There's been a lot of uncertainty surrounding International Business Machines (NYSE:IBM) recently, and shareholders have paid the price. After 22 quarters of year-over-year revenue declines, the company reported three successive quarters of improving revenue beginning in late 2017, giving investors hope that the worst might be behind the tech giant.

However, each of those three quarters was aided by a combination of favorable currency exchange rates and the current refresh cycle for the company's mainframes. This led to concerns about what would happen when IBM didn't have these tailwinds to fall back on.

This quarter, investors got the answer to that question, and it wasn't the news they were hoping for.

A woman at a workstation of an IBM Z Server

Image source: IBM.

More stagnant results

Metric

Q3 2018

Q3 2017

Year-Over-Year Change

Revenue

$18.76 billion

$19.15 billion

(2.1%)

GAAP net income

$2.69 billion

$2.73 billion

(1.2%)

GAAP earnings per diluted share

$2.94

$2.92

0.7%

Data source: IBM Third-Quarter 2018 Financial Release. Chart by author. GAAP = generally accepted accounting principles.

IBM reported revenue of $18.76 billion for the third quarter, which missed the analyst consensus of $19.04 billion. Adjusted net income of $3.1 billion translated to adjusted earnings per share of $3.42, an increase of 5% compared to the prior-year quarter, and edging out expectations of $3.40 per share.

Exchange rates went against the company during the quarter. (Revenue was flat year over year when adjusting for currency, rather than down 2%.) This caused each of the major segments to produce flattish to lower revenue:

Major Business Segment

Q3 2018

Q3 2017

Year-Over-Year Change

Cognitive solutions

$4.15 billion

$4.40 billion

(5.7%)

Global business services

$4.13 billion

$4.09 billion

0.9%

Technology services and cloud platforms

$8.29 billion

$8.46 billion

(1.9%)

Systems

$1.73 billion

$1.72 billion

0.8%

Data source: IBM Q3 2018 Financial Release. Chart by author.

Revenue from cognitive solutions slipped 6% year over year, but would have declined 5%, adjusted for currency changes resulting from the stronger dollar. Global business services revenue was up 1% compared to the year-ago period, but up 3% when adjusting for fluctuations in currency. Technology services and cloud platforms fell 2% compared to the prior-year quarter, and would have been flat but for exchange rates. Systems sales edged up 1% year over year, or up 2% when adjusting for currency.

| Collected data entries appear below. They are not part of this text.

## src/rtl/core_seq.sv

```systemverilog
`default_nettype none
// ============================================================================
// Module   : core_seq
// Purpose  : Multi-cycle RV32 execution sequencer. It steps PC, fetch and
//            load/store through valid/ready handshakes, and issues one-cycle
//            commit, retire and bus-error strobes. Define BUS_ERR_TRAP_EN to
//            redirect to trap_vec_i on a bus error instead of halting.
// Revision : 1.0  initial release
// ============================================================================
module core_seq #(
  parameter int unsigned         XLEN     = 32,
  parameter logic [XLEN-1:0]     RESET_PC = 'h8000_0000,
  parameter int unsigned         TIMEOUT  = 255
) (
  input  logic            clk_i,
  input  logic            rst_ni,
  output logic [XLEN-1:0] pc_o,
  output logic [31:0]     inst_o,
  input  logic [XLEN-1:0] next_pc_i,
  output logic            ifu_req_valid_o,
  input  logic            ifu_req_ready_i,
  input  logic            ifu_rsp_valid_i,
  input  logic [31:0]     ifu_rsp_data_i,
  input  logic            ifu_rsp_err_i,
  input  logic            mem_rd_en_i,
  input  logic            mem_wr_en_i,
  output logic            lsu_req_valid_o,
  input  logic            lsu_req_ready_i,
  input  logic            lsu_rsp_valid_i,
  input  logic            lsu_rsp_err_i,
  input  logic            gpr_wr_en_i,
  input  logic            csr_wr_en_i,
  input  logic            ebreak_i,
  input  logic [XLEN-1:0] trap_vec_i,
  output logic            gpr_commit_o,
  output logic            csr_commit_o,
  output logic            retire_o,
  output logic            halted_o,
  output logic            bus_err_o
);

  localparam logic [2:0] S_FETCH = 3'd0;
  localparam logic [2:0] S_FWAIT = 3'd1;
  localparam logic [2:0] S_EXEC  = 3'd2;
  localparam logic [2:0] S_MREQ  = 3'd3;
  localparam logic [2:0] S_MWAIT = 3'd4;
  localparam logic [2:0] S_WB    = 3'd5;
  localparam logic [2:0] S_HALT  = 3'd6;

  localparam int unsigned    CW       = (TIMEOUT < 2) ? 1 : $clog2(TIMEOUT);
  localparam logic [CW-1:0]  CNT_LAST = CW'(TIMEOUT - 1);

  logic [2:0]      state_q, state_d;
  logic [XLEN-1:0] pc_q, pc_d;
  logic [31:0]     inst_q, inst_d;
  logic [CW-1:0]   cnt_q, cnt_d;
  logic            w_bus_err;
  logic            w_store;

  // A response on the last permitted wait cycle wins over the timeout.
  always_comb begin
    w_bus_err = 1'b0;
    if (state_q == S_FWAIT) begin
      w_bus_err = ifu_rsp_valid_i ? ifu_rsp_err_i : (cnt_q == CNT_LAST);
    end else if (state_q == S_MWAIT) begin
      w_bus_err = lsu_rsp_valid_i ? lsu_rsp_err_i : (cnt_q == CNT_LAST);
    end
  end

  assign w_store = mem_wr_en_i & ~mem_rd_en_i;

  always_ff @(posedge clk_i or negedge rst_ni) begin
    if (!rst_ni) begin
      state_q <= S_FETCH;
      pc_q    <= RESET_PC;
      inst_q  <= '0;
      cnt_q   <= '0;
    end else begin
      state_q <= state_d;
      pc_q    <= pc_d;
      inst_q  <= inst_d;
      cnt_q   <= cnt_d;
    end
  end

  always_comb begin
    state_d = state_q;
    pc_d    = pc_q;
    inst_d  = inst_q;
    cnt_d   = cnt_q;
    case (state_q)
      S_FETCH: begin
        if (ifu_req_ready_i) begin
          state_d = S_FWAIT;
          cnt_d   = '0;
        end
      end
      S_FWAIT: begin
        if (ifu_rsp_valid_i) begin
          if (!ifu_rsp_err_i) begin
            inst_d  = ifu_rsp_data_i;
            state_d = S_EXEC;
          end
        end else if (cnt_q != CNT_LAST) begin
          cnt_d = cnt_q + 1'b1;
        end
      end
      S_EXEC: begin
        if (ebreak_i) begin
          state_d = S_HALT;
        end else if (mem_rd_en_i || mem_wr_en_i) begin
          state_d = S_MREQ;
        end else begin
          state_d = S_WB;
        end
      end
      S_MREQ: begin
        if (lsu_req_ready_i) begin
          state_d = S_MWAIT;
          cnt_d   = '0;
        end
      end
      S_MWAIT: begin
        if (lsu_rsp_valid_i) begin
          if (!lsu_rsp_err_i) begin
            state_d = S_WB;
          end
        end else if (cnt_q != CNT_LAST) begin
          cnt_d = cnt_q + 1'b1;
        end
      end
      S_WB: begin
        pc_d    = next_pc_i;
        state_d = S_FETCH;
      end
      S_HALT: begin
        state_d = S_HALT;
      end
      default: begin
        state_d = S_FETCH;
      end
    endcase
    if (w_bus_err) begin
`ifdef BUS_ERR_TRAP_EN
      state_d = S_FETCH;
      pc_d    = trap_vec_i;
`else
      state_d = S_HALT;
`endif
    end
  end

`ifndef BUS_ERR_TRAP_EN
  logic w_unused_trap_vec;
  assign w_unused_trap_vec = ^trap_vec_i;
`endif

  // Request valids are masked while reset is held so nothing is offered.
  always_comb begin
    ifu_req_valid_o = rst_ni && (state_q == S_FETCH);
    lsu_req_valid_o = rst_ni && (state_q == S_MREQ);
    gpr_commit_o    = (state_q == S_WB) && gpr_wr_en_i && !w_store;
    csr_commit_o    = (state_q == S_WB) && csr_wr_en_i;
    retire_o        = (state_q == S_WB) || ((state_q == S_EXEC) && ebreak_i);
    halted_o        = (state_q == S_HALT) || ((state_q == S_EXEC) && ebreak_i);
    bus_err_o       = w_bus_err;
    pc_o            = pc_q;
    inst_o          = inst_q;
  end

endmodule
`default_nettype wire

```
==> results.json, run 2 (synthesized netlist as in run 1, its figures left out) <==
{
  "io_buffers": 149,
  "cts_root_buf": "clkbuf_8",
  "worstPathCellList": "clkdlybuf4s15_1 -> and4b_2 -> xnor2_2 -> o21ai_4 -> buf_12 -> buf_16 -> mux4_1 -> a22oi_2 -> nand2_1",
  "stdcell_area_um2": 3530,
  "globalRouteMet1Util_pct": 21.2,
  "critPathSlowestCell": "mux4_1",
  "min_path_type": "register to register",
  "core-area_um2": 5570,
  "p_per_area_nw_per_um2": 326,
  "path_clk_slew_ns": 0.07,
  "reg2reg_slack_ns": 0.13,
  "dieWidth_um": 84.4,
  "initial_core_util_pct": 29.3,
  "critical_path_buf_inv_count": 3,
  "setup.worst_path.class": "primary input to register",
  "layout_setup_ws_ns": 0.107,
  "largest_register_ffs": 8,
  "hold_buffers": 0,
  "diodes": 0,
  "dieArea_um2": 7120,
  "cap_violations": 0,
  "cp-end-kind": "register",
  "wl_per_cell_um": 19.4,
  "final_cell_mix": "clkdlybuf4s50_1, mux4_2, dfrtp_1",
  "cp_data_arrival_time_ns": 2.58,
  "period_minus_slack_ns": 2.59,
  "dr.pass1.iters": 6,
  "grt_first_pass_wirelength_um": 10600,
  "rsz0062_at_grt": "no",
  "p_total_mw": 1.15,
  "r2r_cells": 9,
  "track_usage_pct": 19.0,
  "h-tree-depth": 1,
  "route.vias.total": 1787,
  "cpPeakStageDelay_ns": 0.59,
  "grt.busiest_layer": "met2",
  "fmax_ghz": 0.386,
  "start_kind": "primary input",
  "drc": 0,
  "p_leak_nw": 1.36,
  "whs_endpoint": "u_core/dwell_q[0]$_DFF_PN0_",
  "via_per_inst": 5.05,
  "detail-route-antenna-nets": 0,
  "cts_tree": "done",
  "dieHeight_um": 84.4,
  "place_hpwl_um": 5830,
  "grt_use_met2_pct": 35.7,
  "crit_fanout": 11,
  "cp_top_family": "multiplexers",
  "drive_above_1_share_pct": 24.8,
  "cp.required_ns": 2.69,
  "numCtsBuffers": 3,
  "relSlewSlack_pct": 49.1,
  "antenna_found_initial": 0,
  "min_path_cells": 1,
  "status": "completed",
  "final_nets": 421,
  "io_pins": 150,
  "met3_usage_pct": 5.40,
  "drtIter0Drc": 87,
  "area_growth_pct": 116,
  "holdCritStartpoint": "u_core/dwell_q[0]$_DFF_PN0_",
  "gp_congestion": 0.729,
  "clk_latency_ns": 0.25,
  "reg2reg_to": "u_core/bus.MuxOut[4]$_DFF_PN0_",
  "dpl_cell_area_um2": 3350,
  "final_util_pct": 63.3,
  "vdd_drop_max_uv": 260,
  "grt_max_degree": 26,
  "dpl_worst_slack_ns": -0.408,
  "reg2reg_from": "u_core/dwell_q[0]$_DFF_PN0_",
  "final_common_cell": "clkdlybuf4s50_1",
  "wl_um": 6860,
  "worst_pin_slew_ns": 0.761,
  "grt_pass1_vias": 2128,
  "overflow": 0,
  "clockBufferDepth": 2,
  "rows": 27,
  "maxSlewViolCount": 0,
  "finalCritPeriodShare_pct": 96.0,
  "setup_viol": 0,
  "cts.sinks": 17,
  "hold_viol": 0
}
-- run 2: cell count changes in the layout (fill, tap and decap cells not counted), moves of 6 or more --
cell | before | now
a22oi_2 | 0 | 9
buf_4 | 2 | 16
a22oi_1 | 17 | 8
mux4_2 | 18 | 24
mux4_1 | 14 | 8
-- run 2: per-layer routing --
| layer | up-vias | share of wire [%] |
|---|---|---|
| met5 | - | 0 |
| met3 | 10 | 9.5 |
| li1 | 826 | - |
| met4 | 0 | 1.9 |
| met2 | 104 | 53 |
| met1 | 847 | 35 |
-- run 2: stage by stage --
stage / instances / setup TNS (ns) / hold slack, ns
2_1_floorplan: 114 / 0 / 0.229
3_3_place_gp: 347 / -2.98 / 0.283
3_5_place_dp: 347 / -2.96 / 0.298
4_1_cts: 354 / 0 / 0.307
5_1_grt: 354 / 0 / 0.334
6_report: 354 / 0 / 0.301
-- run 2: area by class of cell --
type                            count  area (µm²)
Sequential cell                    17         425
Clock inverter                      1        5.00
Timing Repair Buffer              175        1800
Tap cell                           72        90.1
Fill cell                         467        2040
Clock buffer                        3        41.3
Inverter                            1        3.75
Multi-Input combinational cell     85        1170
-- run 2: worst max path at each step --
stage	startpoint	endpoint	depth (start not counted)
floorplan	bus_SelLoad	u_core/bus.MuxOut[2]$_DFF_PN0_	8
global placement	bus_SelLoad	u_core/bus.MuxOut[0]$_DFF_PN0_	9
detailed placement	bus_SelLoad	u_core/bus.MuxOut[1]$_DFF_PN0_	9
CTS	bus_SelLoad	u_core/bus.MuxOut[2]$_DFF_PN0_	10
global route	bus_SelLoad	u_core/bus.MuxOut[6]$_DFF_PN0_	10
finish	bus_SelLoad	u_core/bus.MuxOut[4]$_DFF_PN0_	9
File: src/rtl/decoder_scan_sequencer.sv
// Scans a 2-to-4 decoder through its channels with a per-channel dwell and blanking gap.
// Optional DECODER_SCAN_CHANNEL_MASK_EN adds ch_mask to restrict the visited channels.
module decoder_scan_sequencer
    import decoder_scan_pkg::*;
#(
    parameter int unsigned DWELL_W      = DefDwellW,
    parameter int unsigned BLANK_CYCLES = DefBlankCycles
) (
    input  logic               clk,
    input  logic               rst,
    input  logic               start,
    input  logic               stop,
    input  logic [DWELL_W-1:0] dwell,
`ifdef DECODER_SCAN_CHANNEL_MASK_EN
    input  logic [3:0]         ch_mask,
`endif
    output logic [1:0]         sel,
    output logic               en,
    output logic               busy,
    output logic               wrap
);

    localparam int unsigned BlankW = (BLANK_CYCLES > 1) ? $clog2(BLANK_CYCLES) : 1;
    localparam int unsigned CntW   = (DWELL_W > BlankW) ? DWELL_W : BlankW;
    localparam logic [CntW-1:0] BlankLoad = CntW'((BLANK_CYCLES > 0) ? BLANK_CYCLES - 1 : 0);

    logic [3:0] mask_in;
`ifdef DECODER_SCAN_CHANNEL_MASK_EN
    assign mask_in = ch_mask;
`else
    assign mask_in = 4'hF;
`endif

    scan_state_e        state_q, state_d;
    logic [1:0]         sel_q, sel_d;
    logic               wrap_q, wrap_d;
    logic [DWELL_W-1:0] dload_q, dload_d;
    logic [3:0]         mask_q, mask_d;

    logic               cnt_load, cnt_dec, cnt_zero;
    logic [CntW-1:0]    cnt_val;
    logic [DWELL_W-1:0] dwell_m1;
    logic [1:0]         nxt_ch;
    logic               nxt_wrap;

    // Dwell is held as D-1 so a zero request still gives one enable cycle.
    assign dwell_m1 = (dwell == '0) ? '0 : dwell - DWELL_W'(1);
    assign nxt_ch   = next_channel(mask_q, sel_q);
    assign nxt_wrap = (nxt_ch == first_channel(mask_q));

    always_comb begin
        state_d  = state_q;
        sel_d    = sel_q;
        wrap_d   = 1'b0;
        dload_d  = dload_q;
        mask_d   = mask_q;
        cnt_load = 1'b0;
        cnt_val  = '0;
        cnt_dec  = 1'b0;
        case (state_q)
            StIdle: begin
                if (start && !stop && (mask_in != 4'b0000)) begin
                    state_d  = StActive;
                    sel_d    = first_channel(mask_in);
                    dload_d  = dwell_m1;
                    mask_d   = mask_in;
                    cnt_load = 1'b1;
                    cnt_val  = CntW'(dwell_m1);
                end
            end
            StActive: begin
                if (stop) begin
                    state_d  = StIdle;
                    cnt_load = 1'b1;
                end else if (cnt_zero) begin
                    cnt_load = 1'b1;
                    if (BLANK_CYCLES == 0) begin
                        sel_d   = nxt_ch;
                        wrap_d  = nxt_wrap;
                        cnt_val = CntW'(dload_q);
                    end else begin
                        state_d = StBlank;
                        cnt_val = BlankLoad;
                    end
                end else begin
                    cnt_dec = 1'b1;
                end
            end
            StBlank: begin
                if (stop) begin
                    state_d  = StIdle;
                    cnt_load = 1'b1;
                end else if (cnt_zero) begin
                    state_d  = StActive;
                    sel_d    = nxt_ch;
                    wrap_d   = nxt_wrap;
                    cnt_load = 1'b1;
                    cnt_val  = CntW'(dload_q);
                end else begin
                    cnt_dec = 1'b1;
                end
            end
            default: state_d = StIdle;
        endcase
    end

    always_ff @(posedge clk or posedge rst) begin
        if (rst) begin
            state_q <= StIdle;
            sel_q   <= 2'd0;
            wrap_q  <= 1'b0;
            dload_q <= '0;
            mask_q  <= 4'b0000;
        end else begin
            state_q <= state_d;
            sel_q   <= sel_d;
            wrap_q  <= wrap_d;
            dload_q <= dload_d;
            mask_q  <= mask_d;
        end
    end

    scan_dwell_counter #(
        .Width(CntW)
    ) u_counter (
        .clk     (clk),
        .rst     (rst),
        .load    (cnt_load),
        .load_val(cnt_val),
        .dec     (cnt_dec),
        .zero    (cnt_zero)
    );

    assign sel  = sel_q;
    assign en   = (state_q == StActive);
    assign busy = (state_q != StIdle);
    assign wrap = wrap_q;

endmodule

The vaunted strategic imperatives

One of the most disappointing aspects of the report was the performance of IBM's so-called "strategic imperatives". IBM has placed a great deal of emphasis on this group of high-growth initiatives, which includes analytics, cloud computing, security, and mobile.

Revenue from strategic imperatives over the trailing 12 months was $39.5 billion, up 13% compared to the prior 12-month period, and up 11% when adjusting for currency. For the current quarter, however, revenue from strategic imperatives came in at just $9.3 billion, up 7% year over year, but down from $10.1 billion a quarter earlier. This meant that strategic imperatives fell back to less than 50% of IBM's total revenue -- an important benchmark the company had achieved for the first time in the second quarter.

Cloud computing revenue for the trailing-12-month period was $19 billion, up 20% compared to the 12 months before that and up 18% when adjusting for currency. Unfortunately, for the third quarter itself, cloud revenue came in at $4.5 billion, up a more modest 9.8% year over year, compared to the 20% growth IBM achieved in the prior-year quarter.

"IBM's progress and momentum this year in the emerging, high-value segments of the IT industry are driven by our innovative technology, deep industry expertise and commitment to trust and security," said IBM CEO Ginni Rometty.

What the future holds

IBM held the line on its 2018 full-year forecast, saying it expects at least $13.80 in non-GAAP operating earnings per diluted share, and GAAP diluted earnings per share of at least $11.60. The company also said it expects free cash flow of about $12 billion, with a realization rate of greater than 100%.

While we don't rely on Wall Street's whims, they can help provide additional color. For the fourth quarter, analysts are calling for IBM to generate revenue of $21.82 billion, a decline of 3.2% year over year, and earnings per share of $4.85, down 5.6% compared to the prior-year quarter.

IBM has been touting strategic imperatives as the new direction of its business, and while the company has made progress, these initiatives weren't enough to prop up the company in the face of currency headwinds and the winding down of its server refresh cycle. Big Blue will have to do much better if it wants to convince investors that its turnaround is finally on track.

Danny Vena is long January 2019 $165 calls on IBM. The Motley Fool has no position in any of the stocks mentioned. The Motley Fool has a disclosure policy.